*Task objective*. Line by line, retype the data exactly as it is given.

—————

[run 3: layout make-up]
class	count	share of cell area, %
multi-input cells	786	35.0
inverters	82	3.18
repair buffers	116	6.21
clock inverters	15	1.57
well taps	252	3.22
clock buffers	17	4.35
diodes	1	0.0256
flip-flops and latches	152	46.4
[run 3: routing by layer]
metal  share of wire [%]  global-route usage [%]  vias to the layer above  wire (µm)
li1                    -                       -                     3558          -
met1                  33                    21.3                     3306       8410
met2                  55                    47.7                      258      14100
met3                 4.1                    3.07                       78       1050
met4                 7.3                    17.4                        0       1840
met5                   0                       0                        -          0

—————

*Solution to this task*.
[run 3: layout make-up]
class	count	share of cell area, %
multi-input cells	786	35.0
inverters	82	3.18
repair buffers	116	6.21
clock inverters	15	1.57
well taps	252	3.22
clock buffers	17	4.35
diodes	1	0.0256
flip-flops and latches	152	46.4
[run 3: routing by layer]
metal  share of wire [%]  global-route usage [%]  vias to the layer above  wire (µm)
li1                    -                       -                     3558          -
met1                  33                    21.3                     3306       8410
met2                  55                    47.7                      258      14100
met3                 4.1                    3.07                       78       1050
met4                 7.3                    17.4                        0       1840
met5                   0                       0                        -          0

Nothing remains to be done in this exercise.